But you run a classic SAN with zoning etc. for storage, don't you? The S5 has a maximum of 8 ports with FC 32 Gbit, if you want to connect it redundantly you would have a maximum of 4 hosts per DAS.

Or are there, for example, 3 nodes that are connected directly to the controller via FC and a VM runs in HA mode on exactly these 3 nodes, which has the entire storage of the DAS and then releases it via NFS / iSCSI etc. to use it to use the remaining cluster nodes?

If it really is the latter option, then you have my full respect if you have such a chicken/egg setup running in production with critical applications.

Personally, investing in CEPH seems to me to be a better choice. In order to fulfill the requirement of dedicated, I can also only run selected VMs in a pool or I can easily set up an actually self-sufficient CEPH in just 3 minutes using Croit.
 
But you run a classic SAN with zoning etc. for storage, don't you? The S5 has a maximum of 8 ports with FC 32 Gbit, if you want to connect it redundantly you would have a maximum of 4 hosts per DAS.
That is correct. Depending on the setup, yes, but in larger systems with switches and zoning.
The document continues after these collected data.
What follows belongs to an exercise in optimizing a design on an open flow for small area, a short achievable clock period and few clock cycles; a production flow would make more cautious choices. Only simulation tests tie the RTL to the original design; equivalence was not proved.

[design/flow/design.v]
module scrb_line (
    input  wire        clk,
    input  wire        rst,         
    input  wire        cmd_valid,
    output wire        cmd_ready,
    input  wire [15:0] cmd_x1,      
    input  wire [15:0] cmd_y1,      
    input  wire [15:0] cmd_x2,      
    input  wire [15:0] cmd_y2,      
    input  wire [7:0]  cmd_width,   
    input  wire [10:0] cmd_w,       
    input  wire [10:0] cmd_h,       
    output wire        px_valid,
    input  wire        px_ready,
    output wire [9:0]  px_x,
    output wire [9:0]  px_y,
    output wire        done
);
    localparam [2:0] S_IDLE  = 3'd0,
                     S_CHECK = 3'd1,
                     S_CELL  = 3'd2,
                     S_TRACE = 3'd3,
                     S_DONE  = 3'd4;
    reg [2:0] state;
    reg signed [15:0] x1, y1, x2, y2;
    reg        [7:0]  width;
    reg        [10:0] bw, bh;
    reg        [6:0]  r;        
    reg        [7:0]  dlast;    
    reg               dot;
    reg        [16:0] dx, dy;   
    reg               sx, sy;   
    reg        [7:0]  ci, cj;
    reg signed [17:0] tx, ty;   
    reg signed [17:0] tbx, tby;  
    reg signed [19:0] err;
    wire signed [17:0] sx1 = x1, sy1 = y1, sx2 = x2, sy2 = y2;
    wire signed [17:0] swd = {10'd0, width};
    wire signed [17:0] xmin = (sx1 < sx2) ? sx1 : sx2;
    wire signed [17:0] xmax = (sx1 < sx2) ? sx2 : sx1;
    wire signed [17:0] ymin = (sy1 < sy2) ? sy1 : sy2;
    wire signed [17:0] ymax = (sy1 < sy2) ? sy2 : sy1;
    wire signed [17:0] sbw = {7'd0, bw};
    wire signed [17:0] sbh = {7'd0, bh};
    wire box_empty = (xmax + swd < 0) || (xmin - swd > sbw - 1) ||
                     (ymax + swd < 0) || (ymin - swd > sbh - 1);
    wire signed [17:0] ddx = sx2 - sx1;
    wire signed [17:0] ddy = sy2 - sy1;
    wire signed [8:0]  oi = $signed({1'b0, ci}) - $signed({2'b0, r});
    wire signed [8:0]  oj = $signed({1'b0, cj}) - $signed({2'b0, r});
    wire        [16:0] d2 = oi * oi + oj * oj;
    wire        [16:0] rsq = r * r;
    wire        [6:0]  rm2 = r - 7'd2;
    wire        [16:0] rm2sq = rm2 * rm2;
    wire cell_outside  = d2 > rsq;
    wire cell_interior = (r >= 7'd3) && (d2 < rm2sq);
    wire cell_sel = !cell_outside && (!cell_interior || dot);
    wire cells_last = (ci == dlast) && (cj == dlast);
    wire in_bounds = (tx >= 0) && (tx < sbw) && (ty >= 0) && (ty < sbh);
    wire at_end    = (tx == tbx) && (ty == tby);
    wire signed [19:0] e2  = err <<< 1;
    wire signed [19:0] sdx = {3'd0, dx};
    wire signed [19:0] sdy = {3'd0, dy};
    wire step_x = e2 > -sdy;
    wire step_y = e2 < sdx;
    wire advance = !in_bounds || px_ready;
    assign cmd_ready = (state == S_IDLE);
    assign px_valid  = (state == S_TRACE) && in_bounds;
    assign px_x      = tx[9:0];
    assign px_y      = ty[9:0];
    assign done      = (state == S_DONE);
    always @(posedge clk) begin
        if (rst) begin
            state <= S_IDLE;
        end else begin
            case (state)
                S_IDLE: begin
                    if (cmd_valid) begin
                        x1    <= cmd_x1;
                        y1    <= cmd_y1;
                        x2    <= cmd_x2;
                        y2    <= cmd_y2;
                        width <= cmd_width;
                        bw    <= cmd_w;
                        bh    <= cmd_h;
                        state <= S_CHECK;
                    end
                end
                S_CHECK: begin
                    r     <= width[7:1];
                    dlast <= (width[7:1] == 7'd0) ? 8'd0 : {width[7:1], 1'b0} - 8'd1;
                    dot   <= (x1 == x2) && (y1 == y2);
                    dx    <= ddx[17] ? -ddx[16:0] : ddx[16:0];
                    dy    <= ddy[17] ? -ddy[16:0] : ddy[16:0];
                    sx    <= sx1 < sx2;
                    sy    <= sy1 < sy2;
                    ci    <= 8'd0;
                    cj    <= 8'd0;
                    if (width == 8'd0 || box_empty)
                        state <= S_DONE;
                    else
                        state <= S_CELL;
                end
                S_CELL: begin
                    if (cell_sel) begin
                        tx    <= sx1 + oi;
                        ty    <= sy1 + oj;
                        tbx   <= sx2 + oi;
                        tby   <= sy2 + oj;
                        err   <= sdx - sdy;
                        state <= S_TRACE;
                    end else if (cells_last) begin
                        state <= S_DONE;
                    end else begin
                        if (ci == dlast) begin
                            ci <= 8'd0;
                            cj <= cj + 8'd1;
                        end else begin
                            ci <= ci + 8'd1;
                        end
                    end
                end
                S_TRACE: begin
                    if (advance) begin
                        if (at_end) begin
                            if (cells_last) begin
                                state <= S_DONE;
                            end else begin
                                if (ci == dlast) begin
                                    ci <= 8'd0;
                                    cj <= cj + 8'd1;
                                end else begin
                                    ci <= ci + 8'd1;
                                end
                                state <= S_CELL;
                            end
                        end else begin
                            if (step_x) tx <= sx ? tx + 18'sd1 : tx - 18'sd1;
                            if (step_y) ty <= sy ? ty + 18'sd1 : ty - 18'sd1;
                            err <= err - (step_x ? sdy : 20'sd0) + (step_y ? sdx : 20'sd0);
                        end
                    end
                end
                S_DONE: begin
                    state <= S_IDLE;
                end
                default: state <= S_IDLE;
            endcase
        end
    end
endmodule
[design/flow/config.mk]
export PLATFORM = sky130hd
export DESIGN_NAME = scrb_line
export DESIGN_NICKNAME = scrb_line
export VERILOG_FILES = /design/flow/design.v
export SDC_FILE = /design/flow/constraint.sdc
export NUM_CORES = 4
export LEC_CHECK = 0
export CAP_MARGIN = 20
export CORE_MARGIN = 2
export CORE_UTILIZATION = 40
export PLACE_DENSITY = 0.6
export SLEW_MARGIN = 20
[design/flow/run.sh]
#!/bin/bash
# synth_recipe.tcl (not shown) runs the flow's synth.tcl, then flattens the netlist and writes it again
# the make line also repeats each setting of config.mk as NAME=value (left out here)
make -C /OpenROAD-flow-scripts/flow DESIGN_CONFIG=/design/flow/config.mk WORK_HOME=/design/flow/orfs CLKGATE_MAP_FILE= SYNTH_SCRIPT=/design/flow/synth_recipe.tcl finish
[design/flow/constraint.sdc]
create_clock -name core_clock -period 11.0 [get_ports {clk}]
set_input_delay 2.2000 -clock core_clock [delete_from_list [all_inputs] [get_ports {clk}]]
set_output_delay 2.2000 -clock core_clock [all_outputs]
set_load 0.01 [all_outputs]
==> impl_table.tex <==
\begin{tabular}{lr}
\hline
Metric & Value \\
\hline
\multicolumn{2}{l}{\textbf{Run status}} \\
\quad Outcome & finished clean \\
\multicolumn{2}{l}{\textbf{Clocking}} \\
\quad Clock Tree Root & clkbuf\_16 \\
\quad Hold-fix buffer count after cts & 0 \\
\quad Clock buffers created by TritonCTS & 34 \\
\quad CTS clk-pin slew, worst paths & around 60 ps \\
\quad Clock insertion delay at the later pin of the skew report & 560 ps \\
\quad CTS sink count & 254 \\
\quad Level count of the clock H-tree & 2 \\
\quad CTS max path bufs & 3 \\
\quad CTS tree & done \\
\multicolumn{2}{l}{\textbf{Worst hold path}} \\
\quad Path category of the worst min-delay check & reg2reg \\
\multicolumn{2}{l}{\textbf{STA}} \\
\quad Relative slew margins & a little over a quarter \\
\quad Total Neg Setup Slack & 0 ps \\
\quad Final hold slack & roughly 660 ps \\
\quad Post-route clock period utilization & around 94\% \\
\quad Setup WS post-layout & 673 ps \\
\quad Final Max Tran Viols & 0 \\
\quad RSZ-0062 raised after global routing & false \\
\quad Setup-violating endpoint count in the final report & 0 \\
\quad Transition at the pin with the smallest max-transition slack & 1100 ps \\
\quad Hold Vio Cnt, Final & 0 \\
\quad Time the worst path needs with I/O delays and setup & between 10000 and 15000 ps \\
\quad Highest clock frequency the design can meet & a little under 100 MHz \\
\quad Worst clock skew on the final layout & 24.9 ps \\
\multicolumn{2}{l}{\textbf{Critical path}} \\
\quad Max FO, Critical Path & 15 \\
\quad Crit-path most repeated cell & fa\_1 \\
\quad Critical path startpoint category & flop \\
\quad Slowest library cell on the worst path & fa\_1 \\
\quad Capturing element type of the critical path & flop \\
\quad Type of the setup path with the least slack & reg2reg \\
\quad Arrival time at the worst endpoint & 10570 ps \\
\quad Critical Path RT & around 11000 ps \\
\quad Largest stage delay, worst path & 580 ps \\
\multicolumn{2}{l}{\textbf{GRT}} \\
\quad GRT Resource Usage Total & roughly 22\% \\
\quad Global-route wire length before repair & around 140000 µm \\
\quad Pin count of the biggest net entering global routing & between 70 and 80 \\
\quad Total overflow reported by the global router & 0 \\
\quad Number of antenna violations at the first check in global routing & 0 \\
\quad Via count of the first global-routing pass & roughly 24000 \\
\multicolumn{2}{l}{\textbf{Synthesis}} \\
\quad Distinct cell type count after synthesis & 89 \\
\quad Number of enable-type register cells in the synthesized netlist & between 200 and 300 \\
\quad Syn Nets & between 4000 and 5000 \\
\quad Synth Instances & roughly 3400 \\
\quad Number of register bits inferred by synthesis & between 200 and 300 \\
\quad Synth Area per Inst & about 9.3 µm² \\
\quad Proportion of netlist area held by the largest area contributor & between 20\% and 30\% \\
\quad Most frequent cells after synthesis & 451 x ha\_1, 426 x inv\_1, 274 x nor2\_1 \\
\quad Synth Cell Area & 0.0312 mm² \\
\quad YS warnings & 1 \\
\quad Cell types with the largest area share after synthesis & edfxtp\_1 24\%, ha\_1 18\%, fa\_1 12\% \\
\quad Leading area contributor after synthesis & edfxtp\_1 \\
\quad Sequential element share of the synthesized area & roughly 24\% \\
\quad Top-count cell post-synth & ha\_1 \\
\quad Ys async rst share & 0\% \\
\quad Predominant post-synthesis flop cell & edfxtp\_1 \\
\multicolumn{2}{l}{\textbf{Finish}} \\
\quad ANT cells & 0 \\
\quad Finished Layout Cells & roughly 4600 \\
\quad Layout Utilization & a little under half \\
\quad Number of filler instances in the final layout & $\sim$7600 \\
\quad Share of post-route cells with drive strength above 1 & 4.24\% \\
\quad Layout net count & roughly 4200 \\
\quad Area growth syn-to-layout & 11.6\% \\
\multicolumn{2}{l}{\textbf{Place}} \\
\quad Post-placement setup slack & between 200 and 250 ps \\
\quad Post-detail-place hpwl & between 70000 and 80000 µm \\
\quad Port buffer count & 120 \\
\quad Routability cong. & $\sim$0.9 \\
\quad Inst Count DP & 4489 \\
\multicolumn{2}{l}{\textbf{Floorplan}} \\
\quad Total die area & 0.0803 mm² \\
\quad Initial cell density of the core & around 40\% \\
\quad Cell row count & between 100 and 150 \\
\quad IO Count & $\sim$120 \\
\quad Area of the core & 0.0773 mm² \\
\quad Die width & 283 µm \\
\quad Vertical extent of the die & 283 µm \\
\multicolumn{2}{l}{\textbf{Drt}} \\
\quad Detailed Routing Iterations Pass 1 & 5 \\
\quad Count of vias placed by the detailed router & around 25000 \\
\quad Vias per std cell & between 5 and 6 \\
\quad Antenna-violating nets left & 0 \\
\quad Routed wire length & around 90000 µm \\
\quad Post-route DRC & 0 \\
\quad Average detailed-routed wire length per instance & 19.8 µm \\
\quad DRC violation total after the first TritonRoute iteration & between 1500 and 2000 \\
\multicolumn{2}{l}{\textbf{Flow run}} \\
\quad Reported max-cap violation count & 0 \\
\hline
\end{tabular}
metal layers:
metal | wire, µm | vias up | GRT usage, %
met5 | 0 | - | 0
met4 | 2130 | 0 | 5.34
met3 | 6640 | 106 | 4.07
met2 | 37800 | 697 | 33.5
met1 | 43400 | 11900 | 32.8
li1 | - | 12000 | -
repair_timing:
action / in CTS / in global routing
setup endpoints to repair: 0 / 89
gates resized for setup: 0 / 8
hold endpoints to repair: 0 / 0
setup buffers: 0 / 1
layout by cell type, fill, tap and decap left out, types with 34 or more instances in the layout:
master,instances
nand2_1,196
inv_1,424
clkdlybuf4s50_1,120
nand4_1,56
nand3_1,72
fa_1,189
ha_1,451
nor3_1,86
clkbuf_16,34
nor2b_1,46
a21oi_1,198
xor2_1,109
nor2_1,273
nand2b_1,38
o21ai_0,128
xnor2_1,241
edfxtp_1,251
and2_1,42
a21o_1,88
worst paths after layout:
kind / startpoint / end / slack (ps) / depth (start not counted)
min: width[7] / r[6] / 660 / 1
max: cj[0] / tx[15] / 670 / 35
min reg2reg: width[7] / r[6] / 660 / 1
max reg2reg: cj[0] / tx[15] / 670 / 35
sequential cells by signal, summed over array words and instances (netlist names), 17 cells and up:
name  cells
err      19
tx       18
ty       18
dx       17
dy       17
tbx      17
tby      17
kinds of logic (layout without fill, tap and decap cells):
group / after synthesis / count (layout) / share of synthesized area [%]
AND/OR/NAND/NOR: 937 / 937 / 14.6
AO/OA/AOI/OAI: 646 / 648 / 13.5
adder cells (fa/ha/maj): 640 / 640 / 30.2
buffers and inverters: 493 / 643 / 6.20
XOR/XNOR: 351 / 351 / 9.89
flip-flops: 254 / 254 / 24.3
multiplexers: 39 / 39 / 1.31
through the flow:
stage / cell area [µm²]
after CTS: 34800
after global routing: 34900
final: 34900
after global placement: 33700
after floorplan: 31300
after detailed placement: 33700
area by class of cell:
cell class	count	area (µm²)	area share [%]
Clock buffer	39	870	2.49
Clock inverter	21	229	0.657
Inverter	430	1620	4.65
Multi-Input combinational cell	2615	21800	62.5
Sequential cell	254	7600	21.8
Tap cell	1040	1300	3.73
Timing Repair Buffer	153	1450	4.16
critical path: cells and delay by family (launching register included):
| family | cells | cell delay [ps] |
|---|---|---|
| buf+inv | 4 | 500 |
| fa+ha+maj | 11 | 4760 |
| compound gates | 12 | 2730 |
| simple gates | 7 | 1350 |
| xor+xnor | 1 | 190 |
| flops | 1 | 480 |
Testbench counts, summed over its fixed seeds: cycles 1,284,536.

## separate check: timing with driven ports
In the flow no input, the clock included, has a driving cell. The finished layout below was timed again as built, in two steps.
Step 1, drivers: a clkbuf_16 drives clk and a buf_2 each remaining input, both assumed.
Step 2 moves the port delays by t, midway between the first and last clock arrival at a register: inputs arrive t later, outputs are due t later. That takes back most of the time a late clock gives input paths.
a / b / c = no drivers / after step 1 / after step 2; a / b = the first two.
shift t [ns]: 0.611
setup WS [ns]: 0.673 / 0.673 / 0.673
worst data-port slew with drivers (ns): 0.06
pins driven straight from the clock port: 1
After both steps setup and hold are still met in this run. The setup slack of this run moves by 0.000 ns with the drivers and by 0.000 ns with both steps.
Personally, investing in CEPH seems to me to be a better choice. In order to fulfill the requirement of dedicated, I can also only run selected VMs in a pool or I can easily set up an actually self-sufficient CEPH in just 3 minutes using Croit.
Yes, if you're only need the storage for PVE, I'd also go with CEPH and at least 24 SFF per node for vertical scaling.


So you recommend using FC and not iSCSI... is the lower latency evident? Or for some other reason?
Dedicated network an easier setup.

If you don't use Snapshot, do you only work with backups?
Yes an no. We also have a virtualized HA-ZFS storage for ZFS-over-iSCSI on LVM.